Purification of carbon monoxide dehydrogenase, a nickel enzyme from Clostridium thermocaceticum

Abstract

Carbon monoxide dehydrogenase (CO dehydrogenase) has been purified from the homoacetate-fermenting bacterium, Clostridium thermoaceticum. By use of 63Ni, it has been determined that the dehydrogenase is a metallo nickel enzyme. Nickel was rapidly taken up by the organism and most of the ingested metal was found to be incorporated into CO dehydrogenase.
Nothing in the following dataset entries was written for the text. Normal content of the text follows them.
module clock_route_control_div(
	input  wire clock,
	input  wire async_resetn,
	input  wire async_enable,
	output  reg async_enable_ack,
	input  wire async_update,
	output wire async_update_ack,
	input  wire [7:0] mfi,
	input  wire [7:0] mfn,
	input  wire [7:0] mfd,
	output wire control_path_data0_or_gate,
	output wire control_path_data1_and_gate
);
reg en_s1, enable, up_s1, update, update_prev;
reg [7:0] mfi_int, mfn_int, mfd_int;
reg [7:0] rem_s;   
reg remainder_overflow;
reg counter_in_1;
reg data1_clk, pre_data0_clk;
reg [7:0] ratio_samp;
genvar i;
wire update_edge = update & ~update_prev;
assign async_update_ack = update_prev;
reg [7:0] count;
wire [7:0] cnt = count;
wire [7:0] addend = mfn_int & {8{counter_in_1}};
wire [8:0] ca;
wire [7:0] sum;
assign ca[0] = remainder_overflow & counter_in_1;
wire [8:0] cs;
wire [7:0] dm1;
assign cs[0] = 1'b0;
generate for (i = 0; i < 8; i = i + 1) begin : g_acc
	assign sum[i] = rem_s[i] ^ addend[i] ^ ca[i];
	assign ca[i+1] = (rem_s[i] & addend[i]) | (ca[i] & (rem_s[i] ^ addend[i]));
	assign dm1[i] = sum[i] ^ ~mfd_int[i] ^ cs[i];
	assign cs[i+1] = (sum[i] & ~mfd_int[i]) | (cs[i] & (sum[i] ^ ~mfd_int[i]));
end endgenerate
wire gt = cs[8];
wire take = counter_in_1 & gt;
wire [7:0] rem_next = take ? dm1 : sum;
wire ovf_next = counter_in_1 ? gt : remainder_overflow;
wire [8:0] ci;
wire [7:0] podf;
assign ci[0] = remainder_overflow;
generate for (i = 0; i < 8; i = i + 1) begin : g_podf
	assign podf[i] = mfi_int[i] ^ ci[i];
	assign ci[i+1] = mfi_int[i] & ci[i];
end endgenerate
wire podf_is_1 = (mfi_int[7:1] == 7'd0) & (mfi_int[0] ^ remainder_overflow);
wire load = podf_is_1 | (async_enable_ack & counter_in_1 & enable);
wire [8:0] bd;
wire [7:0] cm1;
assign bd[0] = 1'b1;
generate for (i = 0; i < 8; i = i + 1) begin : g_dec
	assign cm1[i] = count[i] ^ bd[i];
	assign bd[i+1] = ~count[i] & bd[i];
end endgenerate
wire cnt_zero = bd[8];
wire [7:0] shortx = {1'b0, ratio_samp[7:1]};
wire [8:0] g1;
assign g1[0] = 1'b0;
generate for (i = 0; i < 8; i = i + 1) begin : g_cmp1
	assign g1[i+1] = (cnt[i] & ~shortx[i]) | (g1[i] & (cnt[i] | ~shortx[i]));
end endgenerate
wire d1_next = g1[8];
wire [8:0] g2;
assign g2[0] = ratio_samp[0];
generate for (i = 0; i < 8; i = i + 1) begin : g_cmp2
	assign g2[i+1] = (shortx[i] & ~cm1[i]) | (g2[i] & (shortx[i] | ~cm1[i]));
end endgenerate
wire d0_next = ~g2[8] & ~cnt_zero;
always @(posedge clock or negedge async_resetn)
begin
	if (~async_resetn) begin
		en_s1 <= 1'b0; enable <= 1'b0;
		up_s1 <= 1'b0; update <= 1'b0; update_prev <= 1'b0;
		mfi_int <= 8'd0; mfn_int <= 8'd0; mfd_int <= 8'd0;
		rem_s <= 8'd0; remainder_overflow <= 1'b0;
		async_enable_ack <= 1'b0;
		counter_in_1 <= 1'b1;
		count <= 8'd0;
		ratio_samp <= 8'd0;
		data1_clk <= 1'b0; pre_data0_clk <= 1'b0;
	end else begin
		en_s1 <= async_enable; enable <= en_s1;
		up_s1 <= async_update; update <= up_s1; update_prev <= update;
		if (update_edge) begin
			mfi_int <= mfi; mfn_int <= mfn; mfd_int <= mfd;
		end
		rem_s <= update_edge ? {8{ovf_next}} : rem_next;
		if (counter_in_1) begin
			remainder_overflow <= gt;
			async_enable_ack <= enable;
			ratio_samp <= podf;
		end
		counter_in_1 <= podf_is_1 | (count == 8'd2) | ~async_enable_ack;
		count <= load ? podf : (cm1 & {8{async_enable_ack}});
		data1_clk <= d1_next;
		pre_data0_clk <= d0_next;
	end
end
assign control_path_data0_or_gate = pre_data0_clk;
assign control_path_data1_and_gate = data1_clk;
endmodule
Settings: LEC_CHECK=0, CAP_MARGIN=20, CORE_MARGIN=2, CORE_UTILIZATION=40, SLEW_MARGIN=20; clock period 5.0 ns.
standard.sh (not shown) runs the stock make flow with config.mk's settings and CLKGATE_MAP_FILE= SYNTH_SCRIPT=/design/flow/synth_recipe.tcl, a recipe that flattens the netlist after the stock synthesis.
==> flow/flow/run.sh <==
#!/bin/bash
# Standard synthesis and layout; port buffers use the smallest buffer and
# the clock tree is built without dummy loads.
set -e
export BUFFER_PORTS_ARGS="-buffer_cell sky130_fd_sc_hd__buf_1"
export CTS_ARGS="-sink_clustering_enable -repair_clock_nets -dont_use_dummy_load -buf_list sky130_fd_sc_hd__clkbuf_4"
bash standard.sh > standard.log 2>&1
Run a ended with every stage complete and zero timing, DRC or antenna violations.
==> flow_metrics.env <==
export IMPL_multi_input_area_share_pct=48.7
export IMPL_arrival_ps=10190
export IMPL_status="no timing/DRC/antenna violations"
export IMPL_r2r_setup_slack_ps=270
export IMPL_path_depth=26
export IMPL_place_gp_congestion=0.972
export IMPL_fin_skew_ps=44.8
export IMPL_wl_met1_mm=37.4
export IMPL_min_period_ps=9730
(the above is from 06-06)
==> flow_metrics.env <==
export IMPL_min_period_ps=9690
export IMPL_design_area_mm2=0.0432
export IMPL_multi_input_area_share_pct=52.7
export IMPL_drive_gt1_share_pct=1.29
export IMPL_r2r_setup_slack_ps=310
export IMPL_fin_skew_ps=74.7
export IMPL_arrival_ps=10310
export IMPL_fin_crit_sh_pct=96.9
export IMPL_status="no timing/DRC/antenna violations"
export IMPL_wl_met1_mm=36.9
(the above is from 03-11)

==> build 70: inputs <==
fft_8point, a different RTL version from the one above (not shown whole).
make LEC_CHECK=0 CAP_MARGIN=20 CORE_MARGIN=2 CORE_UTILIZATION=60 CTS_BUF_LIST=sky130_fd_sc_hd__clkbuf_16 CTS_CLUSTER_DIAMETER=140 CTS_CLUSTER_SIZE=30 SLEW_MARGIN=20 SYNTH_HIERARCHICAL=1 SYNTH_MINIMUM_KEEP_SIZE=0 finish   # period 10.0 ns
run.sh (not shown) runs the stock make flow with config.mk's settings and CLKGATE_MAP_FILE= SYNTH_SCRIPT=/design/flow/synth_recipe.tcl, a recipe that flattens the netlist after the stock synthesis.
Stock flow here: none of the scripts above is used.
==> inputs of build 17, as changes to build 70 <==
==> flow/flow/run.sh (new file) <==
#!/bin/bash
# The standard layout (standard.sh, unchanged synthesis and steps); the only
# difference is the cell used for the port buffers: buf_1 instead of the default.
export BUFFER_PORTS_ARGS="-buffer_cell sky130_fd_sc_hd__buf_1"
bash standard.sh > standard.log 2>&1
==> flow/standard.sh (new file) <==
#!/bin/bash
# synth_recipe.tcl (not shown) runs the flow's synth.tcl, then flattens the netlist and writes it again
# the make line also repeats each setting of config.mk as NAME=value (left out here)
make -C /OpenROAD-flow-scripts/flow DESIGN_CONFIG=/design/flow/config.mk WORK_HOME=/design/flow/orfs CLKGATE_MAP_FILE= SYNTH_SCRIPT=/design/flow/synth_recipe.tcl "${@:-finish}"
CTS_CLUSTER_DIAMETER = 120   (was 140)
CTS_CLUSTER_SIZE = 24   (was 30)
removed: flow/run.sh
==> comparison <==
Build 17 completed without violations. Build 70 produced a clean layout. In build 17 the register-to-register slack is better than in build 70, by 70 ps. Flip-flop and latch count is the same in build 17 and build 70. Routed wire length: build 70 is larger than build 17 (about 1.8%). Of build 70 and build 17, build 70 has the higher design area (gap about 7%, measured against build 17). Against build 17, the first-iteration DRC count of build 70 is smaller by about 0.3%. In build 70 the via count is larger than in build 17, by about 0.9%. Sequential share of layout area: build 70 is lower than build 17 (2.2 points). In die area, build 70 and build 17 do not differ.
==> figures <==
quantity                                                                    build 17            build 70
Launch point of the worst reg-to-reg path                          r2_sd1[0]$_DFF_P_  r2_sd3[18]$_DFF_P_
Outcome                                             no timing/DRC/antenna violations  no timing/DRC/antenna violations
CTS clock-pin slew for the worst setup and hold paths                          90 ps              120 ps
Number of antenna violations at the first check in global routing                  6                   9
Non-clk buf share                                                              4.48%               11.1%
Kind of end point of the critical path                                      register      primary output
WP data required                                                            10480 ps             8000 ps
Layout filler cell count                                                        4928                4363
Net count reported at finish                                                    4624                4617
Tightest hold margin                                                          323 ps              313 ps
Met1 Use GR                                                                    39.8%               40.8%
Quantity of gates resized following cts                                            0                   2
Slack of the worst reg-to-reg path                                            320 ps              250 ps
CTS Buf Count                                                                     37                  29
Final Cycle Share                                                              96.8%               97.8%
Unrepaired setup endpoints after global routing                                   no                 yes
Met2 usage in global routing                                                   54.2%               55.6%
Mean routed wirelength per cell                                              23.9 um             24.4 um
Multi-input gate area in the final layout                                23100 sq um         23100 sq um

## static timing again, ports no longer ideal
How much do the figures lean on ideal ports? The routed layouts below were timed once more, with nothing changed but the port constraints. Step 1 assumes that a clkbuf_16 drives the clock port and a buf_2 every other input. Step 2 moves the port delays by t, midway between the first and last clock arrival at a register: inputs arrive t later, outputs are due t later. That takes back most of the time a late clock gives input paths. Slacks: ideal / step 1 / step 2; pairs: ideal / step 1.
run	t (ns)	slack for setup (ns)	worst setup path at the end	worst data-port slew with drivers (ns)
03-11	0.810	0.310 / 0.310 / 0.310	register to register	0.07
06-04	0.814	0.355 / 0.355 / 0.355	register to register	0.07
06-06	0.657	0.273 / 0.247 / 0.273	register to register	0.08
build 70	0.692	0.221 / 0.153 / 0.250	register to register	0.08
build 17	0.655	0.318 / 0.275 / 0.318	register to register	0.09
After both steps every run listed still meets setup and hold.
Context: an optimization exercise on an open-source flow, tuned for small area, a short achievable clock period and few clock cycles per item. The choices shown serve that exercise and are no tape-out recipe. In this exercise RTL edits were held to simulation tests only and were not proved equivalent to the original.

run 1:
## EC_TOP
module EC_TOP(
    clk, rst_n, in_valid,
    in_Px, in_Py, in_Qx, in_Qy, in_prime, in_a,
    out_valid, out_Rx, out_Ry
);
Size: roughly 63 flip-flops.
==> flow/config.mk <==
export PLATFORM = sky130hd
export DESIGN_NAME = EC_TOP
export DESIGN_NICKNAME = EC_TOP
export VERILOG_FILES = /design/flow/design.v
export SDC_FILE = /design/flow/constraint.sdc
export NUM_CORES = 4
export LEC_CHECK = 0
export ABC_AREA = 1
export CAP_MARGIN = 20
export CORE_MARGIN = 2
export CORE_UTILIZATION = 40
export CTS_BUF_LIST = sky130_fd_sc_hd__clkbuf_8
export SLEW_MARGIN = 20
export SETUP_SLACK_MARGIN = 33.2
export BUFFER_PORTS_ARGS = -buffer_cell sky130_fd_sc_hd__buf_1
==> flow/constraint.sdc <==
create_clock -name core_clock -period 44.0 [get_ports {clk}]
set_input_delay 8.8000 -clock core_clock [delete_from_list [all_inputs] [get_ports {clk}]]
set_output_delay 8.8000 -clock core_clock [all_outputs]
set_load 0.01 [all_outputs]
standard.sh (not shown) runs the stock make flow with config.mk's settings and CLKGATE_MAP_FILE= SYNTH_SCRIPT=/design/flow/synth_recipe.tcl, a recipe that flattens the netlist after the stock synthesis.
==> flow/flow/run.sh <==
#!/bin/bash
set -euo pipefail
TARGET_NS=$(cat flow/target_ns)
MARGIN=$(python3 -c "print(round(${FLOW_PERIOD_NS} - ${TARGET_NS}, 3))")
echo "export SETUP_SLACK_MARGIN = ${MARGIN}" >> config.mk
echo "export BUFFER_PORTS_ARGS = -buffer_cell sky130_fd_sc_hd__buf_1" >> config.mk
bash standard.sh > standard_make.log 2>&1
==> flow/flow/target_ns <==
10.8
Run 1: no failed stages, no open violations at the end
Testbench counts of run 1, summed over its fixed seeds: cycles 95,992, items 16,000.
[inputs] run 2 vs run 1
- SETUP_SLACK_MARGIN now 32.8, was 33.2
- CTS_BUF_LIST no longer set, was sky130_fd_sc_hd__clkbuf_8
==> flow/flow/target_ns <==
11.2
==> summary.txt <==
- Run 2 ended up with a higher final clock period utilization by the worst path than run 1 did.
- Number of nets in the layout: run 1 and run 2 compared, lower one is run 2
- Reported for run 1 and run 2, number of sequential storage elements turned out identical to the last digit.
- The higher flip-flop and latch share of the layout cell area of run 1 and run 2 is in run 2.
- On run 2: final cell count without fillers is 18 lower than what run 1 gave.
- Run 1 was larger in final cell area than run 2.
## Diff of input files: run 3 against run 2
- CORE_UTILIZATION now 62, was 40
- CTS_BUF_LIST now sky130_fd_sc_hd__clkbuf_8, previously not set
--- outcome ---
- Run comparison: run 2 launching instance or port of the critical path px[0]; run 3 launching instance or port of the critical path out_Rx[0]
- Changes observed in run 3 relative to run 2: half-perimeter wire length after detailed placement went down 3.1%; non-clock buffer count now sits lower.
### run 3 -> run 4
- CORE_UTILIZATION now 40, was 62
[summary]
Run 4 has completed all stages; timing, DRC and antenna checks passed.
Comparing post-cts repair resize count for run 4 and run 3, the bigger number came from run 4.
Run 4 gives less worst hold slack after final layout than run 3 did.
Pin slew with the least headroom to its limit essentially unchanged between run 3 and run 4.
Summary — wire length of the first global-routing pass, run 4 relative to run 3: higher, by 2.8%.
Sequential share of layout area across run 4 and run 3: no real change.

* * *

EC_TOP, a different RTL version from the one above (not shown whole).
Size in the first run: roughly 1700 cells after synthesis, ~63 flip-flops, about 52 I/O pins, ~12000 um^2 of cells after synthesis.
==> flow/config.mk <==
export PLATFORM = sky130hd
export DESIGN_NAME = EC_TOP
export DESIGN_NICKNAME = EC_TOP
export VERILOG_FILES = /design/flow/design.v
export SDC_FILE = /design/flow/constraint.sdc
export NUM_CORES = 4
export LEC_CHECK = 0
export ABC_AREA = 1
export CAP_MARGIN = 20
export CORE_MARGIN = 2
export CORE_UTILIZATION = 55
export CTS_BUF_LIST = sky130_fd_sc_hd__clkbuf_8
export SLEW_MARGIN = 20
export SETUP_SLACK_MARGIN = 32.6
export BUFFER_PORTS_ARGS = -buffer_cell sky130_fd_sc_hd__buf_1
==> flow/constraint.sdc <==
create_clock -name core_clock -period 44.0 [get_ports {clk}]
set_input_delay 8.8000 -clock core_clock [delete_from_list [all_inputs] [get_ports {clk}]]
set_output_delay 8.8000 -clock core_clock [all_outputs]
set_load 0.01 [all_outputs]
==> flow/flow/target_ns <==
11.4
Scripts as last shown in full above: flow/flow/run.sh
The first run produced a clean layout.
Testbench counts at the start, summed over its fixed seeds: cycles 95,992, items 16,000.
Change:
==> flow/flow/target_ns (replaced) <==
11.2
Settings changed: CAP_MARGIN 20 to 5, SETUP_SLACK_MARGIN 32.6 to 32.8, SLEW_MARGIN 20 to 5.
The new run finished clean.
Setup slack gets better by 0.12 ns.
Routed wire length fell by 1.7%.

* * *

EC_TOP, a different RTL version from the one above (not shown whole).
For scale: about 63 flip-flops, roughly 52 I/O pins.
clock: 44.0 ns
lec_check: 0
abc_area: 1
cap_margin: 20
core_margin: 2
core_utilization: 40
slew_margin: 20
setup_slack_margin: 32.8
==> flow/flow/run.sh <==
#!/bin/bash
set -euo pipefail
TARGET_NS=$(cat flow/target_ns)
MARGIN=$(python3 -c "print(round(${FLOW_PERIOD_NS} - ${TARGET_NS}, 3))")
echo "export SETUP_SLACK_MARGIN = ${MARGIN}" >> config.mk
bash standard.sh > standard_make.log 2>&1
==> flow/flow/target_ns <==
11.2
Testbench counts at the start, summed over its fixed seeds: cycles 95,992, items 16,000.
Next try:
==> flow/run.sh (new file) <==
#!/bin/bash
# synth_recipe.tcl (not shown) runs the flow's synth.tcl, then flattens the netlist and writes it again
# the make line also repeats each setting of config.mk as NAME=value (left out here)
make -C /OpenROAD-flow-scripts/flow DESIGN_CONFIG=/design/flow/config.mk WORK_HOME=/design/flow/orfs CLKGATE_MAP_FILE= SYNTH_SCRIPT=/design/flow/synth_recipe.tcl finish
SETUP_SLACK_MARGIN = default   (was 32.8)
removed: flow/flow/run.sh
removed: flow/flow/target_ns
removed: flow/standard.sh
Result: Synthesized area does not change; wire length went up by 0.31%; setup slack loses 1200 ps.
Next try:
==> flow/flow/run.sh (new file) <==
#!/bin/bash
set -euo pipefail
TARGET_NS=$(cat flow/target_ns)
MARGIN=$(python3 -c "print(round(${FLOW_PERIOD_NS} - ${TARGET_NS}, 3))")
echo "export SETUP_SLACK_MARGIN = ${MARGIN}" >> config.mk
bash standard.sh > standard_make.log 2>&1
==> flow/flow/target_ns (new file) <==
12.0
==> flow/standard.sh (new file) <==
#!/bin/bash
# synth_recipe.tcl (not shown) runs the flow's synth.tcl, then flattens the netlist and writes it again
# the make line also repeats each setting of config.mk as NAME=value (left out here)
make -C /OpenROAD-flow-scripts/flow DESIGN_CONFIG=/design/flow/config.mk WORK_HOME=/design/flow/orfs CLKGATE_MAP_FILE= SYNTH_SCRIPT=/design/flow/synth_recipe.tcl "${@:-finish}"
SETUP_SLACK_MARGIN = 32.0   (was default)
removed: flow/run.sh
Outcome: Design area went up by 0.97%. Global-route usage is about the same. Cell count rises by 0.43%. Via count increases by 1.0%.
Next try:
==> flow/flow/target_ns (replaced) <==
10.5
SETUP_SLACK_MARGIN = 33.5   (was 32.0)
What happened: The new run passed the timing, DRC and antenna checks. Worst hold slack degrades by 4.1 ps. Worst setup slack improved by 140 ps. Wire length came out lower by 1.6%. Clock skew stays flat. Global-route usage fell by 0.74 points. Synthesized cell count is unchanged. First-iteration DRC count came out lower by about 0.8%. Sequential share of layout area shrinks by 0.45 points. Via count grows by about 1%. Area after synthesis stays the same. Count of clock-buffer cells in the layout falls by 5.

* * *

Starting RTL as in the previous note.
clock: 44.0 ns
lec_check: 0
abc_area: 1
cap_margin: 20
core_margin: 2
core_utilization: 40
slew_margin: 20
setup_slack_margin: 32.8
buffer_ports_args: -buffer_cell sky130_fd_sc_hd__buf_2
==> flow/flow/run.sh <==
#!/bin/bash
set -euo pipefail
TARGET_NS=$(cat flow/target_ns)
MARGIN=$(python3 -c "print(round(${FLOW_PERIOD_NS} - ${TARGET_NS}, 3))")
echo "export SETUP_SLACK_MARGIN = ${MARGIN}" >> config.mk
echo "export BUFFER_PORTS_ARGS = -buffer_cell sky130_fd_sc_hd__buf_2" >> config.mk
bash standard.sh > standard_make.log 2>&1
==> flow/flow/target_ns <==
11.2
The starting point ran to the end with no violations.
Testbench counts at the start, summed over its fixed seeds: cycles 95,992, items 16,000.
As estimated by gel filtration, the native enzyme has a molecular weight of 410,000. Ferredoxin and a membrane-bound b-type cytochrome, both obtained from C. thermoaceticum, are rapidly reduced by the enzyme in the presence of carbon monoxide and both are considered to be native electron carriers. FMN and Desulfovibrio vulgaris cytochrome c3 were also reduced by the enzyme, while spinach ferredoxin, FAD, NAD, and NADP were not. CO dehydrogenase activity was not appreciably affected by propyl iodide, methyl iodide, carbon tetrachloride, or metal chelators, but was reversibly inhibited by KCN. A method for the in situ assay of CO dehydrogenase in polyacrylamide gels is presented.